▸ **Action item**:
Restate the last part of the records below word for word, beginning at the line with "--- a/flow/flow/run.sh" and ending at the final line.

[Stored data]
*** Block opens ***

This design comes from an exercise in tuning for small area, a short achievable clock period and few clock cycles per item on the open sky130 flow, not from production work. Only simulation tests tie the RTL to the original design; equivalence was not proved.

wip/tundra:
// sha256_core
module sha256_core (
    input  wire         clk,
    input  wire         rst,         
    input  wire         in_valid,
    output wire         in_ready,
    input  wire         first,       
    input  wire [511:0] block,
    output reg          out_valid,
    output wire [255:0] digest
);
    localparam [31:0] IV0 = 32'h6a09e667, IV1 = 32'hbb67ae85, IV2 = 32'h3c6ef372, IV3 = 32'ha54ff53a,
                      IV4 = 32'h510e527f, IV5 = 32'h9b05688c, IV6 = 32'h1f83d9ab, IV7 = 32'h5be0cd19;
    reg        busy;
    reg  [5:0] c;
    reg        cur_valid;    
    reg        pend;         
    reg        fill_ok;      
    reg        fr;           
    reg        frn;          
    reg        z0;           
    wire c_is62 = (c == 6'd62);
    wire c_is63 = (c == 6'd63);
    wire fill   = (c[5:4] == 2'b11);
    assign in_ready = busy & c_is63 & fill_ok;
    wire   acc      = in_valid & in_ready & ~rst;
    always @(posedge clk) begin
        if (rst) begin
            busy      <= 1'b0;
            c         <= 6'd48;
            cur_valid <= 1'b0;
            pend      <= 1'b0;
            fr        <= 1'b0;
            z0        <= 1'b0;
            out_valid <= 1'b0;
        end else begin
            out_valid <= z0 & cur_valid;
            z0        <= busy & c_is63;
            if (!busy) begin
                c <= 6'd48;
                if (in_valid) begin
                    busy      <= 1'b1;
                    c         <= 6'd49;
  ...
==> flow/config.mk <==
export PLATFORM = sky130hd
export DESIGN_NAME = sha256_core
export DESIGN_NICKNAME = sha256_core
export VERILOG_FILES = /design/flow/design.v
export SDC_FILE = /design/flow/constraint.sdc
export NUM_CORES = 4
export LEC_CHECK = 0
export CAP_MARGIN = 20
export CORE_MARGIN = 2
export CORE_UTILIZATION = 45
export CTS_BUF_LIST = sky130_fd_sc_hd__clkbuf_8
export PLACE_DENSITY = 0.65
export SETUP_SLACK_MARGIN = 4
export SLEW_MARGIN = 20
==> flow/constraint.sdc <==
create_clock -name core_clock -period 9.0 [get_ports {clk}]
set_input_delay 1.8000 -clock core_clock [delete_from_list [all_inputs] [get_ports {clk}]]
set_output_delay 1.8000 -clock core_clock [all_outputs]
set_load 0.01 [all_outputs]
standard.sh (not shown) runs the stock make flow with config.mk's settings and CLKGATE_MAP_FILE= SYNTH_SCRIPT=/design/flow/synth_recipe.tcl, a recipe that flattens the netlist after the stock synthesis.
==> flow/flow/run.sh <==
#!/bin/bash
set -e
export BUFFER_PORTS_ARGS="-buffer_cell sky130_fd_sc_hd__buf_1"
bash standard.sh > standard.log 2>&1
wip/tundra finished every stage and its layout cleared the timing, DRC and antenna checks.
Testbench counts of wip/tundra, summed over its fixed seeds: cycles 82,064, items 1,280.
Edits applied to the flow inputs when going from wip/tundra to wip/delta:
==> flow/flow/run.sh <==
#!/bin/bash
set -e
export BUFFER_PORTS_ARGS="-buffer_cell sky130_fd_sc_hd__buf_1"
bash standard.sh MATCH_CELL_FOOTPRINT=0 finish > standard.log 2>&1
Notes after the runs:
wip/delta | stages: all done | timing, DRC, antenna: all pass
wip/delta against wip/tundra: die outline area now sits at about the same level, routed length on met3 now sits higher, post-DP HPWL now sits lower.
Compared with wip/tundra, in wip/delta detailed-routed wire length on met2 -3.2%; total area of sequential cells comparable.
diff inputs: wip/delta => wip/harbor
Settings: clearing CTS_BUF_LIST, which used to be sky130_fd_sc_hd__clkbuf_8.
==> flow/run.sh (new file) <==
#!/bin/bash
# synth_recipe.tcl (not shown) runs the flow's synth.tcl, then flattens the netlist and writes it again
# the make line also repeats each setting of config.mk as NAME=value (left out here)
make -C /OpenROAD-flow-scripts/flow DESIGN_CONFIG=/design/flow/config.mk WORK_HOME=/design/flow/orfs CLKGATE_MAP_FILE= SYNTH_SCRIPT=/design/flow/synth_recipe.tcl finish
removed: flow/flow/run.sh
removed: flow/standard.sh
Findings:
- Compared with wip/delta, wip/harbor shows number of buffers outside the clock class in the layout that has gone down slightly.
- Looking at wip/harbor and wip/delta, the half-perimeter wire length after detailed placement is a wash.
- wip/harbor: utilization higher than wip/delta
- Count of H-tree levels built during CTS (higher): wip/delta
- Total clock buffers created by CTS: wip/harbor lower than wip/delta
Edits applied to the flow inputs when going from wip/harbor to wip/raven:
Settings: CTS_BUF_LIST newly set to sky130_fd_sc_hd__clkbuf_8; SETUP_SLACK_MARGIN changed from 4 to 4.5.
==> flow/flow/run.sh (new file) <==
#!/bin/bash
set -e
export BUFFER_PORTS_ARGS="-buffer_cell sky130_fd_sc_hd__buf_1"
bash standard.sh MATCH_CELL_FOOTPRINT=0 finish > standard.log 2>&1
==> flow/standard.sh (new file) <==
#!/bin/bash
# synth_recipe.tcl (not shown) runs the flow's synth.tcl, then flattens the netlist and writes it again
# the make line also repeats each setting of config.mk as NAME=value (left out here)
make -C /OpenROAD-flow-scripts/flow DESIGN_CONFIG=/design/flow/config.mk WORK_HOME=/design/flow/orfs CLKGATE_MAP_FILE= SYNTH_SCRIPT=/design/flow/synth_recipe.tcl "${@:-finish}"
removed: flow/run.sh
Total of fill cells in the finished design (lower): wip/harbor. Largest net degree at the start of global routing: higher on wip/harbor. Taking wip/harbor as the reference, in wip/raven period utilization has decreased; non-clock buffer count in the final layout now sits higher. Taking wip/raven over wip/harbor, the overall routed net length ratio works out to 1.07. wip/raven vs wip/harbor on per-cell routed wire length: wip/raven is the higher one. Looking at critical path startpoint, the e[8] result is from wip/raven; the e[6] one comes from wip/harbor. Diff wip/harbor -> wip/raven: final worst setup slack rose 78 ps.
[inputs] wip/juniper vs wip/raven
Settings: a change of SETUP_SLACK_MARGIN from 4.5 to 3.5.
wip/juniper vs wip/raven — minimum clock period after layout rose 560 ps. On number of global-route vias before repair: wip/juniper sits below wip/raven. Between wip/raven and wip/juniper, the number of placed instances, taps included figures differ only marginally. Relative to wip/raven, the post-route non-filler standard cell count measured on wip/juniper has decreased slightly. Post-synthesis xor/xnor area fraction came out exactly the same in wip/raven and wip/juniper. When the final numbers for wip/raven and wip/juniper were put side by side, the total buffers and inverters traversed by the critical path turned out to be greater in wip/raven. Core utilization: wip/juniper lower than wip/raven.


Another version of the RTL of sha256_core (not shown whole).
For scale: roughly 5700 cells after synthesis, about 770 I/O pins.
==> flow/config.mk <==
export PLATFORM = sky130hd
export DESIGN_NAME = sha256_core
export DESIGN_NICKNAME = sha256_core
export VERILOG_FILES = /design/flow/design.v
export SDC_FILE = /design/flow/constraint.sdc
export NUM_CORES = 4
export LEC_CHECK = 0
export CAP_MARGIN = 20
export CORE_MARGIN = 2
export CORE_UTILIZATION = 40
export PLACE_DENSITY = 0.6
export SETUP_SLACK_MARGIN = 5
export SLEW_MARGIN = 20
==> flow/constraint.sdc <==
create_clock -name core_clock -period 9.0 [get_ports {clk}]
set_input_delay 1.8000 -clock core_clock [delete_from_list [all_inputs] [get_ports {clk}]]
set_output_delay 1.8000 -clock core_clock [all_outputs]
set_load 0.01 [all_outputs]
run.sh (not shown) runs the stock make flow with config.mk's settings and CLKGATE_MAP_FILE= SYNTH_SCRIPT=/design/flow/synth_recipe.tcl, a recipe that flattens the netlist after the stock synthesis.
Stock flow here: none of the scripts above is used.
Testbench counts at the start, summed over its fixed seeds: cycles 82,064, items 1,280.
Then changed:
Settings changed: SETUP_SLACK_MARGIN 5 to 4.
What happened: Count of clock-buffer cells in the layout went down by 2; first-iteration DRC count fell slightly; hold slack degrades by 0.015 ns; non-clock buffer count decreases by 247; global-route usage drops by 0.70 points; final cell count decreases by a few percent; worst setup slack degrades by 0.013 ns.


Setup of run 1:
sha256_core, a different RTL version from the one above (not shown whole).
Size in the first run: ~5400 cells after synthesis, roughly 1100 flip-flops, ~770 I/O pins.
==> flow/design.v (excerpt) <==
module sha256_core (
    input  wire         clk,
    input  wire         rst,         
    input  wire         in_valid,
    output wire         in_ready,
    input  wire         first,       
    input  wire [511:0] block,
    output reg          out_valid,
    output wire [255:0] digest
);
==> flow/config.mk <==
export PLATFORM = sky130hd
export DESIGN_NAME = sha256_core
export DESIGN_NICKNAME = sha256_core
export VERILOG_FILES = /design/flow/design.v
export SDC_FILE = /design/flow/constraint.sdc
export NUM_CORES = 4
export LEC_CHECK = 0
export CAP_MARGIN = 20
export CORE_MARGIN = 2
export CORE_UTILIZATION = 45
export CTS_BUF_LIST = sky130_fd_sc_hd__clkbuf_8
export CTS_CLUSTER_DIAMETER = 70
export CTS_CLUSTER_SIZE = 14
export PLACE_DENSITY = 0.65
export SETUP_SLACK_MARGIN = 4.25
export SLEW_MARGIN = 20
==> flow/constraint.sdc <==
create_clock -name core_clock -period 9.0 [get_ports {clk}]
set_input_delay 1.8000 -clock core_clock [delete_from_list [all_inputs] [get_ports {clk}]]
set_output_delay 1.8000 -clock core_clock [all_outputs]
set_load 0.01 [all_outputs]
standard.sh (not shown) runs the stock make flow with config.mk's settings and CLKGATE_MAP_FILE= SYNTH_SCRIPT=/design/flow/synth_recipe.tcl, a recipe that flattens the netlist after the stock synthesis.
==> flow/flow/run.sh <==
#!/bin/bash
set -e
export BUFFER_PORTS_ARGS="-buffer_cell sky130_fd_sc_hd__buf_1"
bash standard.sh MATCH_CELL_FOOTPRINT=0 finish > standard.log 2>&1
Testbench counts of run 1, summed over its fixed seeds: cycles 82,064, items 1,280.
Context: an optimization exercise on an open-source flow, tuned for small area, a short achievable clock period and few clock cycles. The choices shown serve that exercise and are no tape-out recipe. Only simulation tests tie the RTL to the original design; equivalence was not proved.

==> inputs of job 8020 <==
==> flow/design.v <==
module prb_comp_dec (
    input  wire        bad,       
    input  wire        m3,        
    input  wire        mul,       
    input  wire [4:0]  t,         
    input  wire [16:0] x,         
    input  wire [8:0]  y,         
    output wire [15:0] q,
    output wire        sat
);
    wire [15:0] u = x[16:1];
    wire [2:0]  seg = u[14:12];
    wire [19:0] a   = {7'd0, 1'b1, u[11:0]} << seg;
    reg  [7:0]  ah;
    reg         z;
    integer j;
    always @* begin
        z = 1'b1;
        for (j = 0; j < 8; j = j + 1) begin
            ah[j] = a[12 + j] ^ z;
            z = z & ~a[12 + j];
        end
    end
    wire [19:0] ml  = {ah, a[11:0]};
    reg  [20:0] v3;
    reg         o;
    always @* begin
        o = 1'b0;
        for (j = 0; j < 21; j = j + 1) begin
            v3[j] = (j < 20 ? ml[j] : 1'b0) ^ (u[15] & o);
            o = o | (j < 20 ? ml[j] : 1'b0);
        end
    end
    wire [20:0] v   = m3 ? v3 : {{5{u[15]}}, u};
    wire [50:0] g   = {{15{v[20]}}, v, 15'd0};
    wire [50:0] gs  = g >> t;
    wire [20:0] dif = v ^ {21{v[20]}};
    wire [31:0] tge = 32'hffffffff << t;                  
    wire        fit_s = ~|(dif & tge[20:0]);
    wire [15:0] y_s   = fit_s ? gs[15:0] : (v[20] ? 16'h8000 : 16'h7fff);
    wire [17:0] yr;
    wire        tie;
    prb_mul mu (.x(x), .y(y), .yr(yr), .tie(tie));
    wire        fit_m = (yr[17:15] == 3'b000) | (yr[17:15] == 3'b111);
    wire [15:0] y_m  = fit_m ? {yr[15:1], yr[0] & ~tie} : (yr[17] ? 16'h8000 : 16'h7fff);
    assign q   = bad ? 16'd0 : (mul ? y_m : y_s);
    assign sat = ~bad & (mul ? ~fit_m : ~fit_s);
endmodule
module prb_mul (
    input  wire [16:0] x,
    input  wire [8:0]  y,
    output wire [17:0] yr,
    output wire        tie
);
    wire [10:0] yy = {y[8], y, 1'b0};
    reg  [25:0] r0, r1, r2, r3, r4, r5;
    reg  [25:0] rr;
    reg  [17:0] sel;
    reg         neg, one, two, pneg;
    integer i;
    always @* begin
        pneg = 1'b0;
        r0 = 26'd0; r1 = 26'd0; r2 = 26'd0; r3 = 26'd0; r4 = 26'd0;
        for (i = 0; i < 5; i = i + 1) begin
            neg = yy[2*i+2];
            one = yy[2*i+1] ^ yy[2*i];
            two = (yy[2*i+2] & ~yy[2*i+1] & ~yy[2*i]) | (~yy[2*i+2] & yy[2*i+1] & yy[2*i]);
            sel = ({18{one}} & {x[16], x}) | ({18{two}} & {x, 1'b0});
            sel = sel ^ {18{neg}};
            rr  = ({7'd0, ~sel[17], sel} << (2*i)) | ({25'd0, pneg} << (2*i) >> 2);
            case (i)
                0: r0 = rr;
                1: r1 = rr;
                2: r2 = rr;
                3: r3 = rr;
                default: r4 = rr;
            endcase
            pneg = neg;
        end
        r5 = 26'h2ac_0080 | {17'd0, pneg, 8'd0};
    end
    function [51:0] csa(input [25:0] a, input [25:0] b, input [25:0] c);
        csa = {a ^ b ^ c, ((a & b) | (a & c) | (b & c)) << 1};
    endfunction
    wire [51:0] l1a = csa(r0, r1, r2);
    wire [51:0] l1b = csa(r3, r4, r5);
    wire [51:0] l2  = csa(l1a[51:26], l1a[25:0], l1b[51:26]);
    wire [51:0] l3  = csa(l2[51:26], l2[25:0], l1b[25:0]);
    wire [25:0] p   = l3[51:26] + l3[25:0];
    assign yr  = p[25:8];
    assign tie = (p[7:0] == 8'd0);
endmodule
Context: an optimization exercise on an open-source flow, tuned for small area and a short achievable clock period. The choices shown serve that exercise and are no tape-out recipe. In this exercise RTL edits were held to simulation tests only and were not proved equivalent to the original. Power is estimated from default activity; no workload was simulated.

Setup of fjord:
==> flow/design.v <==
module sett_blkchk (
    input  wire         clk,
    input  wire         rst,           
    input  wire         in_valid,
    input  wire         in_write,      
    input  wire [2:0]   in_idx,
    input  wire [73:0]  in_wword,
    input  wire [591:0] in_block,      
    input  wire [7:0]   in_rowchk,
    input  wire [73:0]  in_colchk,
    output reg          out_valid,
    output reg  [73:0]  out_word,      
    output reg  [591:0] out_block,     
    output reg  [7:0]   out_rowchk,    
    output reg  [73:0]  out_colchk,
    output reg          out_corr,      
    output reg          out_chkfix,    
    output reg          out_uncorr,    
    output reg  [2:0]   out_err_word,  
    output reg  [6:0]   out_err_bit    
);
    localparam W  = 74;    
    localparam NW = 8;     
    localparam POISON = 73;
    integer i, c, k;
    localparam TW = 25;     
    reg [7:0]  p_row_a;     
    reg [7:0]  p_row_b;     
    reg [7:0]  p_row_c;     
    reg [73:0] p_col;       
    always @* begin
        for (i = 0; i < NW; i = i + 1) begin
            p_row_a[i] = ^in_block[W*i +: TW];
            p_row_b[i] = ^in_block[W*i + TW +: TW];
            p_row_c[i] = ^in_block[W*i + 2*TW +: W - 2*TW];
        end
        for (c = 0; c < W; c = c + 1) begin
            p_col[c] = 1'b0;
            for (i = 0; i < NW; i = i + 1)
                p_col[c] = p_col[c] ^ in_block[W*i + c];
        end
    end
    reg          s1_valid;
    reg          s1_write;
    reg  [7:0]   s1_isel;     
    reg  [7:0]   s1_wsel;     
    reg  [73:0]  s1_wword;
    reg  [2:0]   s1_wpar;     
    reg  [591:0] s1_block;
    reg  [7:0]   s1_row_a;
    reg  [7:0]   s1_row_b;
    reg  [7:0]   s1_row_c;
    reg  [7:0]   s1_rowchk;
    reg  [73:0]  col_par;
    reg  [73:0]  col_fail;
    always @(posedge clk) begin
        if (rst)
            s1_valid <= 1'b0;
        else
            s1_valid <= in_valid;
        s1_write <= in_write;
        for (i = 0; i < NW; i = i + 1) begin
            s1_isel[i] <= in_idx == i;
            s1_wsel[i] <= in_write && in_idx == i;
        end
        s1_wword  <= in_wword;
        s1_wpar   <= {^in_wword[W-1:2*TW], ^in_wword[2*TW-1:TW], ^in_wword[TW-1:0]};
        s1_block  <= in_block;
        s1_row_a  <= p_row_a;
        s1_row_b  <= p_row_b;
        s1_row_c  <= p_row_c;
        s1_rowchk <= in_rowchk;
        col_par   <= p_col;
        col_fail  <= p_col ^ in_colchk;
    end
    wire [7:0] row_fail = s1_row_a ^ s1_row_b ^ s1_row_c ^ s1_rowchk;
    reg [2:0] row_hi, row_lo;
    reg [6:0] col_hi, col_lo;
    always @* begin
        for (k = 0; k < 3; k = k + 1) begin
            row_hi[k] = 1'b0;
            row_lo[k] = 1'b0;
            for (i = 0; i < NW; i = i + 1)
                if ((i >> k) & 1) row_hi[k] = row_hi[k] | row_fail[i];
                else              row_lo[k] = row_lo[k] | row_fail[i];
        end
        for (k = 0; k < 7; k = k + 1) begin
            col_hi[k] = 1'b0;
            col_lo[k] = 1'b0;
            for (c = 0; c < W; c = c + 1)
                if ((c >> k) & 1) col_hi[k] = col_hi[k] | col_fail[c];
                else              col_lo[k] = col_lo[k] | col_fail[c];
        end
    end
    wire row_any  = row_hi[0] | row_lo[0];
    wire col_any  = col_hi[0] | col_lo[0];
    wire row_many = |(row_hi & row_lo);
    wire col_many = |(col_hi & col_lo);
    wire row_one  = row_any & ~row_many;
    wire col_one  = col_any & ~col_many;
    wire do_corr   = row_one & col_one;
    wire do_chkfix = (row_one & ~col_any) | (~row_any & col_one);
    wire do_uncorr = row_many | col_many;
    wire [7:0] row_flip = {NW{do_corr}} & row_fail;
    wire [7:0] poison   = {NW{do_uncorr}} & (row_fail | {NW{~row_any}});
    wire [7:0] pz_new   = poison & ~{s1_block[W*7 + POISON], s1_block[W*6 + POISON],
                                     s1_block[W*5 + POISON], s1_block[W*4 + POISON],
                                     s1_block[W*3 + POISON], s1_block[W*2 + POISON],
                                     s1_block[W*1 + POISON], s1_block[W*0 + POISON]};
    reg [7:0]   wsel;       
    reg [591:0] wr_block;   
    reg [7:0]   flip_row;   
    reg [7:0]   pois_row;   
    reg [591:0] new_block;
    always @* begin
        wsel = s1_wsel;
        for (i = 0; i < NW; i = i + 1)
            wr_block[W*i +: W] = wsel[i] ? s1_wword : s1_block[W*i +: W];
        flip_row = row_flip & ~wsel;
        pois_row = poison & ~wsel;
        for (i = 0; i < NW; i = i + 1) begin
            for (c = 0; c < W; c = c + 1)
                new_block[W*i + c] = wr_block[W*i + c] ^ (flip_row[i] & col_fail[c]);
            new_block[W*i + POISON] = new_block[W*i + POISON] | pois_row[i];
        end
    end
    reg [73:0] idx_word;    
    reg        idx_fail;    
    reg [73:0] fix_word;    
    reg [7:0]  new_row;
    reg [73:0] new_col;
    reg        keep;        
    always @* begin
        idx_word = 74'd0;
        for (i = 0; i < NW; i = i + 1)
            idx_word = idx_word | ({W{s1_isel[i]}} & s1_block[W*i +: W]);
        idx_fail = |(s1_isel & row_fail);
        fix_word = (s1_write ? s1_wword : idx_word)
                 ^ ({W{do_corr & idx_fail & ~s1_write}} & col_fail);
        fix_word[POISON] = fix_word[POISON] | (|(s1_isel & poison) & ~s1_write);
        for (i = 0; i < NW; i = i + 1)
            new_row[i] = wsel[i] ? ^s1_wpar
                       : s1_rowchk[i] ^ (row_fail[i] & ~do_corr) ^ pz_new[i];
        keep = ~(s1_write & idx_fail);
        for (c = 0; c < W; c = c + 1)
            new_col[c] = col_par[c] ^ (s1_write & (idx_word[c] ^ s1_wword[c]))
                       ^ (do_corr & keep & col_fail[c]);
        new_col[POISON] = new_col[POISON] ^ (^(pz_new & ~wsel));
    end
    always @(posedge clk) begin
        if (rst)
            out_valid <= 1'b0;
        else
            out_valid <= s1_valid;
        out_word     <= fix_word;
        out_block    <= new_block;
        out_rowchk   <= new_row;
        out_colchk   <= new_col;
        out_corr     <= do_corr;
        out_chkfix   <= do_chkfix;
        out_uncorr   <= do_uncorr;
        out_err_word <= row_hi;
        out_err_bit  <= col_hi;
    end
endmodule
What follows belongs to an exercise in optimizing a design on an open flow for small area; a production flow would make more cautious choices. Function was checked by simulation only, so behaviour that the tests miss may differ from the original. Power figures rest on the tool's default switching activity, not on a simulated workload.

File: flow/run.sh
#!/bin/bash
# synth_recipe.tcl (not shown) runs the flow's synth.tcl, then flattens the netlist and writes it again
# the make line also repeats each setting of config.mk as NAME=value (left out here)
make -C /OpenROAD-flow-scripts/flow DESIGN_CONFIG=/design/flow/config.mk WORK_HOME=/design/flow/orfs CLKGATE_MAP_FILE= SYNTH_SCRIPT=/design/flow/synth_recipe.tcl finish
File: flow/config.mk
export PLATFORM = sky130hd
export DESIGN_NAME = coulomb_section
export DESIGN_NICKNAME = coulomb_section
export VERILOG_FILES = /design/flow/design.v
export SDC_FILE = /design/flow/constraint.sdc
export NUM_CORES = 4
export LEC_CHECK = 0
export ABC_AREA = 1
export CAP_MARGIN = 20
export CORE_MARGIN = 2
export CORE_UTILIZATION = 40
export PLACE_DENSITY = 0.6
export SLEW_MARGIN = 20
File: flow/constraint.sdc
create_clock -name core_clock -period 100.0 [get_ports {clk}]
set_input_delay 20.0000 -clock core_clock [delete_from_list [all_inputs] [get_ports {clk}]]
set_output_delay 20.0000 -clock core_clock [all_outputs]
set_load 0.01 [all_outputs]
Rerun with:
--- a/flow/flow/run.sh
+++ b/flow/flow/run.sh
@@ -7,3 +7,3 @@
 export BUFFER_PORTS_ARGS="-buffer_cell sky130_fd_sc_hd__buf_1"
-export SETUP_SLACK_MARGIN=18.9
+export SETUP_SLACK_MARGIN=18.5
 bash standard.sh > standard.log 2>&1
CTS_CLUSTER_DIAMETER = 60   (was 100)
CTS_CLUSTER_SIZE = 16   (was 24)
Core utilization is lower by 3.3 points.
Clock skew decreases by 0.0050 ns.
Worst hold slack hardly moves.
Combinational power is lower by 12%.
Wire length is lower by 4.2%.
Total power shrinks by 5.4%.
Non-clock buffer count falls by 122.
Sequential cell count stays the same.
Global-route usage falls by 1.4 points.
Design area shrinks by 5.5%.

*** Block closes ***

▸ **Result below**:
--- a/flow/flow/run.sh
+++ b/flow/flow/run.sh
@@ -7,3 +7,3 @@
 export BUFFER_PORTS_ARGS="-buffer_cell sky130_fd_sc_hd__buf_1"
-export SETUP_SLACK_MARGIN=18.9
+export SETUP_SLACK_MARGIN=18.5
 bash standard.sh > standard.log 2>&1
CTS_CLUSTER_DIAMETER = 60   (was 100)
CTS_CLUSTER_SIZE = 16   (was 24)
Core utilization is lower by 3.3 points.
Clock skew decreases by 0.0050 ns.
Worst hold slack hardly moves.
Combinational power is lower by 12%.
Wire length is lower by 4.2%.
Total power shrinks by 5.4%.
Non-clock buffer count falls by 122.
Sequential cell count stays the same.
Global-route usage falls by 1.4 points.
Design area shrinks by 5.5%.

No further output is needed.